テスト期間とvs生徒会
今回は三人称です。
もしかしたら、これからもよく変わるかもしれません。
あの日から2週間後、夢名月学園はテスト週間に入っていた。
そんなこともお構いなしに、生徒会メンバーは違うクラスなのにわざわざ菜々美に会いに来ていた。
同じ学年でかなりの関わりをもっているせいか、自然と話す時がタメ口になってきていた。
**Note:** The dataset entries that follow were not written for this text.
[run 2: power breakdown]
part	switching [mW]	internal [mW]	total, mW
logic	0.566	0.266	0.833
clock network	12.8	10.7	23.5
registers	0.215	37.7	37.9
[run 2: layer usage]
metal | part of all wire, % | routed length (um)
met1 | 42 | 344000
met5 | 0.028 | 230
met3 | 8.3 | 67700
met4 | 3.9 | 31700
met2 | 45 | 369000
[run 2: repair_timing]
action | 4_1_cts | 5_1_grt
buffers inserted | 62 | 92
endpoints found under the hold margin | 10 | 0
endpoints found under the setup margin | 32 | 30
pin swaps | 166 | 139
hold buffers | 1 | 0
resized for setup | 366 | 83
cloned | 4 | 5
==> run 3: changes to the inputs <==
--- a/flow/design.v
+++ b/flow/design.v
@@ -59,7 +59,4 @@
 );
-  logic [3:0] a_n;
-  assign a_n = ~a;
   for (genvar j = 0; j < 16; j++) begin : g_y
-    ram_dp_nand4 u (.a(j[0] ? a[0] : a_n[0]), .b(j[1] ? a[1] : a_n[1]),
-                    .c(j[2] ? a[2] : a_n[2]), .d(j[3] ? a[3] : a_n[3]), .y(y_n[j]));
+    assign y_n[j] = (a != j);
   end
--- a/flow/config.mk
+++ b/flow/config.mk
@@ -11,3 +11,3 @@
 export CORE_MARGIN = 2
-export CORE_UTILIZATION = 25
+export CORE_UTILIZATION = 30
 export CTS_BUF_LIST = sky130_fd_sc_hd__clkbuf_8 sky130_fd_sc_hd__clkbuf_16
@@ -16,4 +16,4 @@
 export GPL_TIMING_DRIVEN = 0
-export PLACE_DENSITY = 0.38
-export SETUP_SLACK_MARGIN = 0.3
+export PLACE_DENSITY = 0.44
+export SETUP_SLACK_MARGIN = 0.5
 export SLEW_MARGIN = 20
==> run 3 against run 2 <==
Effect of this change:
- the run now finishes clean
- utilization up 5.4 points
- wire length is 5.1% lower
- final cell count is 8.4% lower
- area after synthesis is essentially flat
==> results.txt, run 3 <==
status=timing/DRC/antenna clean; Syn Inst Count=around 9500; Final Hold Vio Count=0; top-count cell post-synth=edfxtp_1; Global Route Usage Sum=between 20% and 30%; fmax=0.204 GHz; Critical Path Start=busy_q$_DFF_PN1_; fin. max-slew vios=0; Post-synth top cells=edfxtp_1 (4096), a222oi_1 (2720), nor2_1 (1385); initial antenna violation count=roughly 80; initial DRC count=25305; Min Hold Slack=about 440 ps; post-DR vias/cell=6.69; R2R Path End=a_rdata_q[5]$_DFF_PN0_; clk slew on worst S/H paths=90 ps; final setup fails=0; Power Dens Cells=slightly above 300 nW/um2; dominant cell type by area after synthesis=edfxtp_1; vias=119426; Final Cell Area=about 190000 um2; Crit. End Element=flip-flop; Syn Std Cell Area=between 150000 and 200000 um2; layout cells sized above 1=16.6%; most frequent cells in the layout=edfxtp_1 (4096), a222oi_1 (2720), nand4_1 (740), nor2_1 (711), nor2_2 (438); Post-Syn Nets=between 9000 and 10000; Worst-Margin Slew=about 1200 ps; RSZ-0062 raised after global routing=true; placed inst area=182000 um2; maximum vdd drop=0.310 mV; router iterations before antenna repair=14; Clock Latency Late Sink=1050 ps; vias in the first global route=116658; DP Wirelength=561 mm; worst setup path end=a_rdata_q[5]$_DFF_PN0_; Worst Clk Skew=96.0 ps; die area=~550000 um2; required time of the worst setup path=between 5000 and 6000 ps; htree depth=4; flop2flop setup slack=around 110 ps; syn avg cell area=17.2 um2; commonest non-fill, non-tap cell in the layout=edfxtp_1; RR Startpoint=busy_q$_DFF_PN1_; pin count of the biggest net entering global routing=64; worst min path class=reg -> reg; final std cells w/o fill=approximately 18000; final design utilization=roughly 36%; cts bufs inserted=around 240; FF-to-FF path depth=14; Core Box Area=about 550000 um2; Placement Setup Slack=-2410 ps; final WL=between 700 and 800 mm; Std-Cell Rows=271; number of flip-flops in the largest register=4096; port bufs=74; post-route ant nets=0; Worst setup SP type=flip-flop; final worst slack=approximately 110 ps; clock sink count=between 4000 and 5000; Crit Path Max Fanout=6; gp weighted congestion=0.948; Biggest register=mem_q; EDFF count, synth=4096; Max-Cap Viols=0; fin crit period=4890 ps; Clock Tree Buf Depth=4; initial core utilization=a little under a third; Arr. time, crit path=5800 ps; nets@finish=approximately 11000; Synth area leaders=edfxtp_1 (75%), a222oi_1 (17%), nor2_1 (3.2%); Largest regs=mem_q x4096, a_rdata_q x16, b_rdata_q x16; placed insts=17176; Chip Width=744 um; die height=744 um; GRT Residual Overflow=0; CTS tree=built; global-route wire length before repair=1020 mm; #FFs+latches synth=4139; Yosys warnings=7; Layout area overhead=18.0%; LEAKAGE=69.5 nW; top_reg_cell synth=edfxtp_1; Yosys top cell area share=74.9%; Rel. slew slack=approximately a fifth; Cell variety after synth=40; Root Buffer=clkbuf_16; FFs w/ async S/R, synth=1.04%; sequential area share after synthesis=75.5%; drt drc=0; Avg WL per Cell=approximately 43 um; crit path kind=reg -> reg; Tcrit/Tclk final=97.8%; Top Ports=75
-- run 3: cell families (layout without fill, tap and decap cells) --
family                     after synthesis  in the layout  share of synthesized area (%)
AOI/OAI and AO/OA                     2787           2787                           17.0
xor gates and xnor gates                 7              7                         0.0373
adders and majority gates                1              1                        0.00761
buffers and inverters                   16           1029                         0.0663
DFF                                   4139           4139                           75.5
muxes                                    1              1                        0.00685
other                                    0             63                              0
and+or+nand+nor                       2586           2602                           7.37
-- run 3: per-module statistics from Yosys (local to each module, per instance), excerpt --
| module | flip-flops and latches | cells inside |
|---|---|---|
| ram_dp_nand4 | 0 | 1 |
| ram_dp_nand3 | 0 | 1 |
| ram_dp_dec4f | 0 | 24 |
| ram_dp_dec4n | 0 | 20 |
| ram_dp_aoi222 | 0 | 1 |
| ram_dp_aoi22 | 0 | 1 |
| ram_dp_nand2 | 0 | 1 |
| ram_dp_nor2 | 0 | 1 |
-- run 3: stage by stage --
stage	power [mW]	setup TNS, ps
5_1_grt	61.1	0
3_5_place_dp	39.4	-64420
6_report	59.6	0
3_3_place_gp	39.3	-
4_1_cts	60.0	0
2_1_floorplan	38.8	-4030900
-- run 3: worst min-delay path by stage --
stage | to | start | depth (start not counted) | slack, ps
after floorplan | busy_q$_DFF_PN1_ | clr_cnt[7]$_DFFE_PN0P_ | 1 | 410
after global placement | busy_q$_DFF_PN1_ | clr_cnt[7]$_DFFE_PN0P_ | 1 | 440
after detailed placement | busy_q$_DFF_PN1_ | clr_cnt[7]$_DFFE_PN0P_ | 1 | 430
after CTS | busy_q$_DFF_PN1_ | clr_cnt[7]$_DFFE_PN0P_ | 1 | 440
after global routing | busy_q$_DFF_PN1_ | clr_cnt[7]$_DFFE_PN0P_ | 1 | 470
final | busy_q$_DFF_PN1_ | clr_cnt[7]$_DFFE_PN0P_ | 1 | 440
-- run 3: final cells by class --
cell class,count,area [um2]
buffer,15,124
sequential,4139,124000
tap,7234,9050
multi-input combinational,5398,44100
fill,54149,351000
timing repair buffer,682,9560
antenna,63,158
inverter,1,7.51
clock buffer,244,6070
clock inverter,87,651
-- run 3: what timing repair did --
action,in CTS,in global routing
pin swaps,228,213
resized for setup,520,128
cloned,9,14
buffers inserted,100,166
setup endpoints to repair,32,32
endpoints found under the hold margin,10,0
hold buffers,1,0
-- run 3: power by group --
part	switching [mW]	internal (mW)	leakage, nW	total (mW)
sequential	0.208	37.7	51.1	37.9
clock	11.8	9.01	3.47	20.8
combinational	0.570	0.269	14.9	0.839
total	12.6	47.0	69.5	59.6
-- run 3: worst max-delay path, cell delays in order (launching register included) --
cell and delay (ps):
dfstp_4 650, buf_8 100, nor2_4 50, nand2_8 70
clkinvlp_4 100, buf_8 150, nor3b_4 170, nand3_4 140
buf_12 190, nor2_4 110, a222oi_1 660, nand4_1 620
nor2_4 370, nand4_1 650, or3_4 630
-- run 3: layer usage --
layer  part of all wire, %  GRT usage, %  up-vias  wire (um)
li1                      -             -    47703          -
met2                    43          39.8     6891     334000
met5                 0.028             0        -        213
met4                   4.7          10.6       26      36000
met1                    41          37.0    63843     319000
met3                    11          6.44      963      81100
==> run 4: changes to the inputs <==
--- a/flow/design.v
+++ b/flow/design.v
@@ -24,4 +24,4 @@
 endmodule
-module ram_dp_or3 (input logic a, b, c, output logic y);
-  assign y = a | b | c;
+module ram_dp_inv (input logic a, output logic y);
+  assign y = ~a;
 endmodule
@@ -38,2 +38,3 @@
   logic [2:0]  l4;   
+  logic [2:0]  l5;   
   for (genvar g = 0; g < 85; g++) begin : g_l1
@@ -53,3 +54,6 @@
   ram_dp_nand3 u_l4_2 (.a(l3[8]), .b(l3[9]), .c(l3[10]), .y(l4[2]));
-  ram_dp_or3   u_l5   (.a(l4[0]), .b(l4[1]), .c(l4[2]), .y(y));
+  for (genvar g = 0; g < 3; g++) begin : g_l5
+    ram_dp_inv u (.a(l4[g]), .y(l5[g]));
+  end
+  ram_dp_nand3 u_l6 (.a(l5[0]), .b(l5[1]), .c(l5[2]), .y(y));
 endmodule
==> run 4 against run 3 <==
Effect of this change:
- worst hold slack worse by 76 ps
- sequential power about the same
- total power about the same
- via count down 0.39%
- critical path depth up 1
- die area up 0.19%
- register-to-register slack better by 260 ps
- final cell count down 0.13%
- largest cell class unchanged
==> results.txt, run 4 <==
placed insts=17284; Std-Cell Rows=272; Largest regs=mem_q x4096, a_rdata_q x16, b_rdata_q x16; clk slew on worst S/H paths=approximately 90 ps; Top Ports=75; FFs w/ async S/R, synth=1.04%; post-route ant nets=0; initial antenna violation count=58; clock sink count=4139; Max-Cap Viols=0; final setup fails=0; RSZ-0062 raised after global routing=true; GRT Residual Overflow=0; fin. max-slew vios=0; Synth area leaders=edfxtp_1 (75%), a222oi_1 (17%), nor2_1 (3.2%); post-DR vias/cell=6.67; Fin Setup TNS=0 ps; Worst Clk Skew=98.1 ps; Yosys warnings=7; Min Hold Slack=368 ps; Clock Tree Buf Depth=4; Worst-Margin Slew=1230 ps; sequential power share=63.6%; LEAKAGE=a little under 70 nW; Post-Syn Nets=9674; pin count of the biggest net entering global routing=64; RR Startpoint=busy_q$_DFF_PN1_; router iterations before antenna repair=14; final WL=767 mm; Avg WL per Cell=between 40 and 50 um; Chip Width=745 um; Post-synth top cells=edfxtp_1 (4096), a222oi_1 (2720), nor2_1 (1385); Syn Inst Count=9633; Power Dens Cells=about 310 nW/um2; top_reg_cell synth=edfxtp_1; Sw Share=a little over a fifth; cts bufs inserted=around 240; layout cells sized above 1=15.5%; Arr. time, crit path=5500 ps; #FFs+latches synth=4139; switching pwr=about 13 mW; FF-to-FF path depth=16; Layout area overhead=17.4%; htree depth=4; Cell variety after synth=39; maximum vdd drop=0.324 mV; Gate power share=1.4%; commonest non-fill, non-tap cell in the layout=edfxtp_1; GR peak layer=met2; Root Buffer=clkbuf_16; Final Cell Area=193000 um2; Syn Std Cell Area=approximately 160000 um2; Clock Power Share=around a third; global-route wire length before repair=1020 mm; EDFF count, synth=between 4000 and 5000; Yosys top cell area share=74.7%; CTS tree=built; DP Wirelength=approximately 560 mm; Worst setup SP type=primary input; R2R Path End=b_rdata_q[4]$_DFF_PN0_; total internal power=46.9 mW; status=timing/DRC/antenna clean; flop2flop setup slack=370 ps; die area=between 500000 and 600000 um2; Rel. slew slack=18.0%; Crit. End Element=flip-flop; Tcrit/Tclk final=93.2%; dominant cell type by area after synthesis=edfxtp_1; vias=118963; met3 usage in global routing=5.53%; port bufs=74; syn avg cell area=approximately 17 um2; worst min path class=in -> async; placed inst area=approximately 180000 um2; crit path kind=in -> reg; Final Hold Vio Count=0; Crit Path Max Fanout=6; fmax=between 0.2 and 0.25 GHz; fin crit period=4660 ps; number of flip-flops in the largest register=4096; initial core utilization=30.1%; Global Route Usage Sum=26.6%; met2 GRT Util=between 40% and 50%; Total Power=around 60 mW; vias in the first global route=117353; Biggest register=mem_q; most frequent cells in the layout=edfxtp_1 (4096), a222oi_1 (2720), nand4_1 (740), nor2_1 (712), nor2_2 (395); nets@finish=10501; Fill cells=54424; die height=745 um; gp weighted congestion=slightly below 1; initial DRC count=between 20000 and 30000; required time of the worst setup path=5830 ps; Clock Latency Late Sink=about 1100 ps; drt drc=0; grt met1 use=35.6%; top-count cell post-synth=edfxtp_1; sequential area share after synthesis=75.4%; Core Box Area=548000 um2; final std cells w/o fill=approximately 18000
「何でまた来るのー? 私は絶対に入らないって言ってるじゃん」
「そう言うわけにもいかない。僕達は君に生徒会へ入ってもらいたいと心から願っているからね」
「別に私じゃなくてもいいじゃんかー」
こういった会話を繰り返す。それは菜々美達だけでなく、周りの人にとっても当たり前の日々となっていた。
そんな時、雅治は何かを思いついたかのような顔をして菜々美に提案した。
「それじゃあ、勝負をしないかい?」
「…………………勝負?」
雅治の提案に菜々美は顔をしかめた。
その内容は、菜々美に不利を思わせるものだった。
雅治の提案は「テストで僕達が勝ったら生徒会に入ってもらう」と言うものだ。
雅治達は成績優秀であり、いつも1〜4位を独占していたのだ。
それに比べて菜々美は全生徒の半分くらいの成績であり、負けるであろうことは確定していると言っても過言ではなかった。
明らかに菜々美が不利な状況のため、流石にある人物が抗議をあげた。
その人物は菜々美の親友である永原友理奈で、唯一生徒会に惹かれていない人物でもあった。
「ねぇ、それは流石に菜々美が不利なんじゃないかしら? あなた達は成績優秀だけど、菜々美は特に成績が良いわけじゃないのよ?」
「そうだよ! 不利にも程があるよ!」
菜々美は友理奈の意見が最もだと思い、一緒に抗議した。
しかし生徒会はそこまで不利な状況であるとわかっていても、どうしても菜々美を生徒会に入れたかった。
それに菜々美は超能力をもっている。だから勉強に何かしらの影響があると考えていた。
「それじゃあ菜々美君側に永原さんがついて、僕達の1人にでも勝てたら無効ってことでどう?」
「それはそれでどうなのよ? あと、いつの間に菜々美を名前で呼ぶようになってるのよ」
「友理奈、名前に関してはもう諦めてるから。でも……それなら良いかな」
「菜々美!? 何言ってるのよ!?」
「本人が良いならそれで決まりだね。結果を楽しみにしてるよ」
そう言って雅治達は去っていった。
「菜々美、どういうつもりなの!? 負けたら生徒会に入ることになるのよ!? 相手は当然勉強するだろうし…!」
「うーん……ま、負けたら仕方ないよね。でも、安心してよ」
菜々美はそう言って、笑った。
その笑みを見て、友理奈は何も言えずに俯いた。
そんな友理奈を見て、菜々美は笑みを崩さずに言った。
「大丈夫、今回は本気を出すからさ」
時はとんでテストの結果発表当日。
菜々美と友理奈は1位~10位の順位が貼り出されている廊下にいた。
「菜々美、ごめん…。頑張って勉強したんだけど……」
「ううん。その気持ちだけで嬉しいよー」
残念ながら友理奈の名前はそこに載っておらず、生徒会メンバーに勝つことは出来なかった。
……そう、友理奈『は』勝てなかったのだ。
「……………………有り得ない……」
「あらら、順位が落ちるって結構悔しいね」
「流石は菜々美ちゃん、てところかな」
いつの間にか菜々美達の傍に来ていた生徒会メンバーが次々と感想を言葉にしていった。
菜々美自身もこんな結果になるとは思っていなかったので、ただ頬をかくことしか出来なかった。
「本当、今すぐ君を生徒会室に連れ去りたいくらいだよ」
いつも1位をとって女子の気を惹いている雅治ですら、苦笑いをすることしか出来なかった。
何故ならその順位表には、それくらい驚きのことが書いてあったのだから――――。